## THE PROBLEM:
Go through the listing below and return each line that includes "genvar".

————————

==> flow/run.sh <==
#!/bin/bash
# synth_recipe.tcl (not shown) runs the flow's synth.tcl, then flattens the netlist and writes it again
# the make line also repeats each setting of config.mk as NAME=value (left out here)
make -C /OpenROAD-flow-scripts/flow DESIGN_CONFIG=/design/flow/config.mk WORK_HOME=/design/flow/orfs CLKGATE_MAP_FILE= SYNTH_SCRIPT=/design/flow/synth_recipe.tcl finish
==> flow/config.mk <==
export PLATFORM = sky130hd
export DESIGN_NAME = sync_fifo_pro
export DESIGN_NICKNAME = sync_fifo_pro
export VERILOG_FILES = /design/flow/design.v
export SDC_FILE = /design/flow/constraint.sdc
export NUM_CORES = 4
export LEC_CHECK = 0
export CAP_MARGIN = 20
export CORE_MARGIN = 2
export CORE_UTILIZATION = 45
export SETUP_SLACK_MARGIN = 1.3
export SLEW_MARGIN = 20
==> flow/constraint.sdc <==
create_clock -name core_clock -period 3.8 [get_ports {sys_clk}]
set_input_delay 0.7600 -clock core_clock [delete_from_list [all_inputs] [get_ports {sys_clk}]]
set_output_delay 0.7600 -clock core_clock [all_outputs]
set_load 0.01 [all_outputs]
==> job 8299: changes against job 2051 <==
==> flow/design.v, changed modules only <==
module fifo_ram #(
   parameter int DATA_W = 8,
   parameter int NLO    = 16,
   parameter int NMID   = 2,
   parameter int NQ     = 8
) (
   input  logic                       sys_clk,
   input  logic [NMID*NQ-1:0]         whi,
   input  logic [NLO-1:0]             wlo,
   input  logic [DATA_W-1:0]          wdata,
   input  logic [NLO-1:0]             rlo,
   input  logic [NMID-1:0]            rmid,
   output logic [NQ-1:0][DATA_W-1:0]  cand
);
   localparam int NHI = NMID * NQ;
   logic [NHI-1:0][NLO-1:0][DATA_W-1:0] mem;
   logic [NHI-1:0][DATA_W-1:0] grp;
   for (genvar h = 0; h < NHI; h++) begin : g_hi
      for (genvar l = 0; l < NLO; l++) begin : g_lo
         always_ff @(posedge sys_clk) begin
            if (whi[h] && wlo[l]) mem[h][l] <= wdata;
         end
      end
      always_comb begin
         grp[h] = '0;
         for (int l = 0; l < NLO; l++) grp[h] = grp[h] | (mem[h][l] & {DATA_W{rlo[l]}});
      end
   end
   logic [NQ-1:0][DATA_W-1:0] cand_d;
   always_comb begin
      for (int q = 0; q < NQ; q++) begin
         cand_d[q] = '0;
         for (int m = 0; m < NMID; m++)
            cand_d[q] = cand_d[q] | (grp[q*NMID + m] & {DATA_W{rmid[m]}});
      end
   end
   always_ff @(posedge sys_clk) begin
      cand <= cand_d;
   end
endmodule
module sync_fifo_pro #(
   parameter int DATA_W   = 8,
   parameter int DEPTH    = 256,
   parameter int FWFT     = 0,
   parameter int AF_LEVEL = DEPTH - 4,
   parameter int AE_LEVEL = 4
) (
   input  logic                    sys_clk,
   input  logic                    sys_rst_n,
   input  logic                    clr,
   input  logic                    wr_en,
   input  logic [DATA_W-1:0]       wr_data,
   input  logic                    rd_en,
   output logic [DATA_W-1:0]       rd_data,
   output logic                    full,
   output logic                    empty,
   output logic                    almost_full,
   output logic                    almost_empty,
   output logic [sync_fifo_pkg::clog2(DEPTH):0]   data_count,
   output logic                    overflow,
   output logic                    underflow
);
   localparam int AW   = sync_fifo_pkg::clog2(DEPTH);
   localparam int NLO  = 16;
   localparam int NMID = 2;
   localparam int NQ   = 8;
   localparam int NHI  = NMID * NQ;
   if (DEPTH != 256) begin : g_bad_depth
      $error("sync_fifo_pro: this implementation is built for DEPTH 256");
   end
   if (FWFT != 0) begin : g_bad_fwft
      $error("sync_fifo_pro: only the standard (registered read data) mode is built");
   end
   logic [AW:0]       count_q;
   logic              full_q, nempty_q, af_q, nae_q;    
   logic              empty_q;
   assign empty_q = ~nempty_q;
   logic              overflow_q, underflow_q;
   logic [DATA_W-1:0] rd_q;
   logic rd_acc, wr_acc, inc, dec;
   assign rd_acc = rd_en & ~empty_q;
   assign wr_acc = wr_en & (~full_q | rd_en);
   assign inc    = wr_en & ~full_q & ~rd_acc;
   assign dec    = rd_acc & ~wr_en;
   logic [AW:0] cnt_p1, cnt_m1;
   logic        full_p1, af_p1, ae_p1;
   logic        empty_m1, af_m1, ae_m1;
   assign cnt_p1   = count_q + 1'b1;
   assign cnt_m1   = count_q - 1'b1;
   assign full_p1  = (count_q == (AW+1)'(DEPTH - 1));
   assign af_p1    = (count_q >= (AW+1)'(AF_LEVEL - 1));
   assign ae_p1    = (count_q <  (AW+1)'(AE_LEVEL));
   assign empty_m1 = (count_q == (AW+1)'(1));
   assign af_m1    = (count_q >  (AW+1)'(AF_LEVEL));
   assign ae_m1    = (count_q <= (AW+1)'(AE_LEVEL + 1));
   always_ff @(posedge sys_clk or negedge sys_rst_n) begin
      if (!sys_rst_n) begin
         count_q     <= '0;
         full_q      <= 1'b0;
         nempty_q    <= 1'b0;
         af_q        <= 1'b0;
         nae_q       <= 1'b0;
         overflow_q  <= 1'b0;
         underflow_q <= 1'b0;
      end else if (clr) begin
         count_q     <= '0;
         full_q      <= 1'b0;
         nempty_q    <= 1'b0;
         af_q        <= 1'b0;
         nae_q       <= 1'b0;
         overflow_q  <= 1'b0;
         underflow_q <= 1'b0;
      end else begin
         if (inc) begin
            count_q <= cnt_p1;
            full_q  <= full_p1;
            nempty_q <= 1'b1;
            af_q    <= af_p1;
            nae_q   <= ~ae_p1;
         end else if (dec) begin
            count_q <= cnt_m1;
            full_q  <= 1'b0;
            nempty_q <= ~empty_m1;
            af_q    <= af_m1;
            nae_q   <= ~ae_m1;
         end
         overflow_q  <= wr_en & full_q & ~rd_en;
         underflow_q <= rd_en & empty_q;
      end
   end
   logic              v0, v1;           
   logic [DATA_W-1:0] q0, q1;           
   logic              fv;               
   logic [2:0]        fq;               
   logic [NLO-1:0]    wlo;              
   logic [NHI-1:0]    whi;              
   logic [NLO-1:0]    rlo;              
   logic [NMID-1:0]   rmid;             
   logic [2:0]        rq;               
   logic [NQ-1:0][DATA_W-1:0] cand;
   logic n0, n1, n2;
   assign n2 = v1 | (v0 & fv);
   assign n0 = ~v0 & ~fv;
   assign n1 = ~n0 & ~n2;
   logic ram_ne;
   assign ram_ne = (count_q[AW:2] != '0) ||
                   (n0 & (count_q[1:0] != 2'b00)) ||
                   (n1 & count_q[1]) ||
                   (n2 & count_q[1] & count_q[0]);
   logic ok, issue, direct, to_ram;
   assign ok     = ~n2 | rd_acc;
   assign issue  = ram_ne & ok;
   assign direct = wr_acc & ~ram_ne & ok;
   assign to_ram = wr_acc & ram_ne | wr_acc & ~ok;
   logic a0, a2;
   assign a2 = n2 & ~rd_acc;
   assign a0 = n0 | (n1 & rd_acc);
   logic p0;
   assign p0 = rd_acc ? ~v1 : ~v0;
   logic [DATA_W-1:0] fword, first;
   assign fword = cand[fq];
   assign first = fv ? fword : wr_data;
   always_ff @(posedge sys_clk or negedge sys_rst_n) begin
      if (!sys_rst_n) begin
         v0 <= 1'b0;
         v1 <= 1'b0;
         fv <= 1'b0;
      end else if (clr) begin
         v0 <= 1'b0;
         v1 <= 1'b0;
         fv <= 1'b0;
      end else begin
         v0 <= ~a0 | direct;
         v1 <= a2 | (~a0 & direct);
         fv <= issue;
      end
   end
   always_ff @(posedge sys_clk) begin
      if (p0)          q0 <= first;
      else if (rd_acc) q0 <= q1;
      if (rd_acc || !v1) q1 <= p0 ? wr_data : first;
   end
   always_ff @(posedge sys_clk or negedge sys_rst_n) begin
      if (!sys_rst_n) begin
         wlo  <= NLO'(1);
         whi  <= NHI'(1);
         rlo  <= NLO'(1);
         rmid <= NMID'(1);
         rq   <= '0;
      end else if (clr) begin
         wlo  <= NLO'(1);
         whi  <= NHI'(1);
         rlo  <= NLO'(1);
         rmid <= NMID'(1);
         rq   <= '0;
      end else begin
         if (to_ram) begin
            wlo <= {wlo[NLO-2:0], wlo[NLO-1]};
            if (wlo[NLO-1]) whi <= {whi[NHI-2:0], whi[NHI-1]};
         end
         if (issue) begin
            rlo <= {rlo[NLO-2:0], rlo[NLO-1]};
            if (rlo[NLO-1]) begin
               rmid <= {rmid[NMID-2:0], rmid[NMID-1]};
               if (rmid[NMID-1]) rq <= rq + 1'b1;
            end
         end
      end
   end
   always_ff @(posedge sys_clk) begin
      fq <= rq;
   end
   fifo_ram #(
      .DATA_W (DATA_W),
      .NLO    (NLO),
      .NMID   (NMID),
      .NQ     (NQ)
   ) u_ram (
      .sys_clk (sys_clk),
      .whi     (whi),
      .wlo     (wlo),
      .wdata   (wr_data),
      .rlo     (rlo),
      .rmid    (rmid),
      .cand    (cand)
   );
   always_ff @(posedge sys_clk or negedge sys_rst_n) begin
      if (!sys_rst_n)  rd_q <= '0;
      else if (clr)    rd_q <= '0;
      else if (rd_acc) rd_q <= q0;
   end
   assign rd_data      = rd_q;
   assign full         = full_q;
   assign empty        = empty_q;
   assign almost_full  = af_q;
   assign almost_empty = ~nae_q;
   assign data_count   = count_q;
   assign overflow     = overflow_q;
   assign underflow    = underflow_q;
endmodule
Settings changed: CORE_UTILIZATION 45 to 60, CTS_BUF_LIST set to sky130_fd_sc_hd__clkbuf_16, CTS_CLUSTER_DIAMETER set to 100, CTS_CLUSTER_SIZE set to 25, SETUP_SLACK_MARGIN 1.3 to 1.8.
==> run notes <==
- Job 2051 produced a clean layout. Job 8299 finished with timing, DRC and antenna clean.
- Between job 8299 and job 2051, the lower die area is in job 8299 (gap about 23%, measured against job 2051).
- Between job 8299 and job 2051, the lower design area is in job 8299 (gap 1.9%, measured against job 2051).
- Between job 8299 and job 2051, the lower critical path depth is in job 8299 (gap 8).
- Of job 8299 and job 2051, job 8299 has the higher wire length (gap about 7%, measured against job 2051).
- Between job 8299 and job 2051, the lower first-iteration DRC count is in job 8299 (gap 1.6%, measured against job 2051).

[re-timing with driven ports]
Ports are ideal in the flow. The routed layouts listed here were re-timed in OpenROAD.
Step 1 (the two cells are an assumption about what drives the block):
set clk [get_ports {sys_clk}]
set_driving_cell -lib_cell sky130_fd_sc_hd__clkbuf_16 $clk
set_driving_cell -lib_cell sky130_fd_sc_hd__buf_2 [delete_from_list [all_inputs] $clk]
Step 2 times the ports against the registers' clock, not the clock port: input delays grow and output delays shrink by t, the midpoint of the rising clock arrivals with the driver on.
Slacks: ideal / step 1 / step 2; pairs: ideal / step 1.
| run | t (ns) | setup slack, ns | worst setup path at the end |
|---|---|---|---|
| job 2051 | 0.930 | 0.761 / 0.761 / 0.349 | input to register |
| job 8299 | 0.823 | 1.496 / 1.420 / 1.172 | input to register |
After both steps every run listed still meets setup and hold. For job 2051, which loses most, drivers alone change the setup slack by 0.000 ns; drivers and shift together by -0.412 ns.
What follows belongs to an exercise in optimizing a design on an open flow for small area, a short achievable clock period and few clock cycles per item; a production flow would make more cautious choices.
The RTL was checked by simulation tests, not by an equivalence proof against the original design.
No activity file was given, so power comes from the tool's default toggle rates.

## w4a8_gemm_top
module w4a8_gemm_top (
  input  wire         ap_clk,
  input  wire         areset,
  input  wire         ap_start,
  input  wire         write_result,
  input  wire         a_req,
  input  wire  [31:0] a_data,
  input  wire         b_req,
  input  wire  [31:0] b_data,
  input  wire         out_ready,
  output wire         ap_idle,
  output wire         ap_done,
  output wire         ap_ready,
  output wire         a_ack,
  output wire         b_ack,
  output wire         out_valid,
  output wire  [31:0] out_data
);
Size in the first run: roughly 110 I/O pins, about 8300 um2 of cells after synthesis.
clock: 8.0 ns
lec_check: 0
cap_margin: 20
core_margin: 2
core_utilization: 50
cts_buf_list: sky130_fd_sc_hd__clkbuf_4 sky130_fd_sc_hd__clkbuf_8
gpl_timing_driven: 1
slew_margin: 20
standard.sh (not shown) runs the stock make flow with config.mk's settings and CLKGATE_MAP_FILE= SYNTH_SCRIPT=/design/flow/synth_recipe.tcl, a recipe that flattens the netlist after the stock synthesis.
==> flow/flow/run.sh <==
#!/bin/bash
set -euo pipefail
D=$PWD
SETUP_MARGIN=${SETUP_MARGIN:-5}
bash standard.sh synth > synth.log 2>&1
make -C "$FLOW_HOME" DESIGN_CONFIG=$D/config.mk WORK_HOME=$D/orfs CLKGATE_MAP_FILE= \
  SYNTH_SCRIPT=$D/synth_recipe.tcl \
  BUFFER_PORTS_ARGS="-buffer_cell sky130_fd_sc_hd__buf_2" \
  CTS_ARGS="-sink_clustering_enable -sink_clustering_size 24 -repair_clock_nets -dont_use_dummy_load -buf_list {sky130_fd_sc_hd__clkbuf_4 sky130_fd_sc_hd__clkbuf_8}" \
  SETUP_SLACK_MARGIN=$SETUP_MARGIN finish > layout.log 2>&1
R=$D/orfs/results/sky130hd/w4a8_gemm_top/base
: # left out here: write the final layout as DEF
Testbench counts at the start, summed over its fixed seeds: cycles 31,250, jobs 3,200.
This design comes from an exercise in tuning for small area on the open sky130 flow, not from production work.
RTL that was checked went through simulation tests only; none was proved equivalent to the original.
The clock port is modelled as an ideal driver; clocking choices that lean on that would not hold on a real chip.
No activity file was given, so power comes from the tool's default toggle rates.

==> flow/design.v (excerpt) <==
module grid_line_path_walker #(
   parameter int COORD_BITS = 8
) (
   input  logic                  clock,
   input  logic                  reset,
   input  logic                  req_valid,
   output logic                  req_stall,
   input  logic                  req_command,
   input  logic [COORD_BITS-1:0] req_start_y,
   input  logic [COORD_BITS-1:0] req_start_x,
   input  logic [COORD_BITS-1:0] req_end_y,
   input  logic [COORD_BITS-1:0] req_end_x,
   input  logic                  req_pass_through,
   input  logic                  req_info_mode,
   input  logic                  req_stop_at_occupant,
   input  logic                  req_cell_projectable,
   input  logic                  req_cell_believed_wall,
   input  logic                  req_cell_occupied,
   output logic                  rsp_valid,
   input  logic                  rsp_stall,
   output logic [COORD_BITS-1:0] rsp_grid_y,
   output logic [COORD_BITS-1:0] rsp_grid_x,
   output logic                  rsp_grid_valid,
   output logic                  rsp_path_done,
   output logic [glpw_pkg::LEN_W-1:0] rsp_path_length,
   input  logic                  csr_psel,
   input  logic                  csr_penable,
   input  logic                  csr_pwrite,
   input  logic [glpw_pkg::CSR_ADDR_W-1:0] csr_paddr,
   input  logic [glpw_pkg::CSR_DATA_W-1:0] csr_pwdata,
   output logic [glpw_pkg::CSR_DATA_W-1:0] csr_prdata,
   output logic                  csr_pready
);
   localparam int CB = COORD_BITS;
   localparam int LW = glpw_pkg::LEN_W;
   localparam logic [2:0] ST_IDLE = 3'd0;
   localparam logic [2:0] ST_CLR  = 3'd1;
   localparam logic [2:0] ST_S1   = 3'd2;
   localparam logic [2:0] ST_S2   = 3'd3;
   localparam logic [2:0] ST_S3   = 3'd4;
   localparam logic [2:0] ST_C1   = 3'd5;
   localparam logic [2:0] ST_C2   = 3'd6;
   localparam logic [2:0] ST_Z    = 3'd7;
   logic [LW-1:0] rl_ff, rln_ff;
   logic [CB-1:0] y_ff, x_ff;
   logic [LW-1:0] cl_ff;
  ...
For scale: roughly 410 cells after synthesis, ~87 flip-flops, ~140 I/O pins, ~3800 sq um of cells after synthesis.
clock: 10.5 ns
lec_check: 0
abc_area: 1
cap_margin: 20
core_margin: 2
core_utilization: 55
slew_margin: 20
standard.sh (not shown) runs the stock make flow with config.mk's settings and CLKGATE_MAP_FILE= SYNTH_SCRIPT=/design/flow/synth_recipe.tcl, a recipe that flattens the netlist after the stock synthesis.
==> flow/flow/run.sh <==
#!/bin/bash
# Standard layout (the standard.sh; standard synthesis unchanged) with
# these changes: each port gets the smallest buffer (buf_1) instead of the
# default port buffer cell; clock tree synthesis adds no dummy loads and its
# buffers are then sized down while every flip-flop clock pin keeps its slew
# under 115 ps (flow/clk_resize.tcl, run as ORFS's POST_CTS_TCL hook); and
# the constant outputs share one tie cell each for 0 and 1 (tie fanout repair
# skipped). make's full output goes to flow_make.log here; ORFS keeps
# per-step logs in orfs/logs.
set -euo pipefail
bash standard.sh \
  "BUFFER_PORTS_ARGS=-buffer_cell sky130_fd_sc_hd__buf_1" \
  "CTS_ARGS=-sink_clustering_enable -repair_clock_nets -dont_use_dummy_load" \
  SKIP_REPAIR_TIE_FANOUT=1 \
  "POST_CTS_TCL=$(pwd)/flow/clk_resize.tcl" \
  finish > flow_make.log 2>&1
==> flow/flow/clk_resize.tcl <==
proc clk_worst_slew {} {
  estimate_parasitics -placement
  set worst 0
  foreach p [get_pins -hierarchical */CLK] {
    set s [get_property $p slew_max]
    if {$s > $worst} { set worst $s }
  }
  return $worst
}
set limit 0.115
set cands {}
foreach inst [get_cells *] {
  if {[get_property $inst ref_name] eq "sky130_fd_sc_hd__clkbuf_8"} {
    lappend cands $inst
  }
}
set n 0
puts "clk_resize: start worst [clk_worst_slew]"
foreach inst $cands {
  foreach {smaller larger} {sky130_fd_sc_hd__clkbuf_4 sky130_fd_sc_hd__clkbuf_8
                            sky130_fd_sc_hd__clkbuf_2 sky130_fd_sc_hd__clkbuf_4} {
    replace_cell $inst $smaller
    if {[clk_worst_slew] > $limit} {
      replace_cell $inst $larger
      break
    }
    incr n
  }
}
puts "clk_resize: [llength $cands] clkbuf_8, downsized $n, worst [clk_worst_slew]"
==> next run, changes <==
--- a/flow/design.v
+++ b/flow/design.v
@@ -171,38 +171,38 @@
          rx2 = S1;
          rc0 = R && S;
       end else if (s_c1) begin
          rx2 = M;
       end else if (s_c2) begin
          rx2 = mn_ff && !A;
          rc0 = mn_ff;
       end
       rin   = first ? rc0 : rc_ff;
       ser_r = rx1 ^ rx2 ^ rin;
       n_rc  = (rx1 && rx2) || (rin && (rx1 ^ rx2));
-      I   = first ? !(mn_ff && pk_ff) : ((ph_ff == 3'd1) && mn_ff && pk_ff);
       sx1 = S;
       sx2 = 1'b0;
       sc0 = 1'b0;
       if (s_s1) begin
          sx1 = M;
          sx2 = !S;
          sc0 = 1'b1;
       end else if (s_s2) begin
          sx1 = 1'b0;
          sx2 = S ^ xd_ff;
          sc0 = xd_ff;
       end else if (s_s3) begin
          sx1 = 1'b0;
       end else if (s_c2) begin
-         sx2 = I;
+         sx2 = first && mn_ff && pk_ff;
+         sc0 = 1'b1;
       end
       sin   = first ? sc0 : cs_ff;
       SN    = sx1 ^ sx2 ^ sin;
       n_sc  = (sx1 && sx2) || (sin && (sx1 ^ sx2));
       ser_s = SN;
       ystep0 = ((s_s3 || s_c1) && !hm_ff) || (s_c2 && hm_ff && mn_ff);
       xstep0 = (s_s3 && (hm_ff || diag)) || (s_c1 && hm_ff) || (s_c2 && !hm_ff && mn_ff);
       yin    = first ? ystep0 : yc_ff;
       xin    = first ? xstep0 : xc_ff;
       ser_y  = !s_z && (s_s1 ? R : (Y ^ yin));
       ser_x  = !s_z && (s_s1 ? S : (X ^ xin));
=>
- worst setup slack gets better by 20 ps
- combinational power came out higher by about 8%
- design area rises by 1.2%
- flip-flop and latch count stays the same
- routed wire length stays flat
- count of clock-buffer cells in the layout does not change
- sequential share of layout area fell by 0.58 points
- clock skew went up by 12 ps
- final cell count goes up by 1.8%
- hold slack is about the same
- global-route usage is about the same
Only the layout flow was run in the second run of this note; the RTL was not checked for function there.
This is an optimization exercise on Yosys and OpenROAD, whose aim is small area, a short achievable clock period and few clock cycles per item, not a production implementation. RTL that was checked went through simulation tests only; none was proved equivalent to the original.

## run A
## vector_magnitude_offset
module vector_magnitude_offset #(
    parameter int SAMPLE_WIDTH = 16
) (
    input  wire logic        clk,
    input  wire logic        rst_n,
    input  wire logic        pair_valid,
    output logic             pair_ready,
    input  wire logic [15:0] pair_x_value,
    input  wire logic [15:0] pair_y_value,
    input  wire logic        pair_last_in,
    output logic             result_valid,
    input  wire logic        result_ready,
    output logic [15:0]      result_magnitude,
    output logic             result_last_out
);
Settings: LEC_CHECK=0, ABC_CLOCK_PERIOD_IN_PS=3500, CAP_MARGIN=20, CORE_MARGIN=2, CORE_UTILIZATION=55, PLACE_DENSITY=0.75, SETUP_SLACK_MARGIN=3.5, SLEW_MARGIN=20; clock period 7.0 ns.
run.sh (not shown) runs the stock make flow with config.mk's settings and CLKGATE_MAP_FILE= SYNTH_SCRIPT=/design/flow/synth_recipe.tcl, a recipe that flattens the netlist after the stock synthesis.
Run A | stages: all done | timing, DRC, antenna: all pass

————————

## SOLUTION TO THIS EXERCISE:
   for (genvar h = 0; h < NHI; h++) begin : g_hi
      for (genvar l = 0; l < NLO; l++) begin : g_lo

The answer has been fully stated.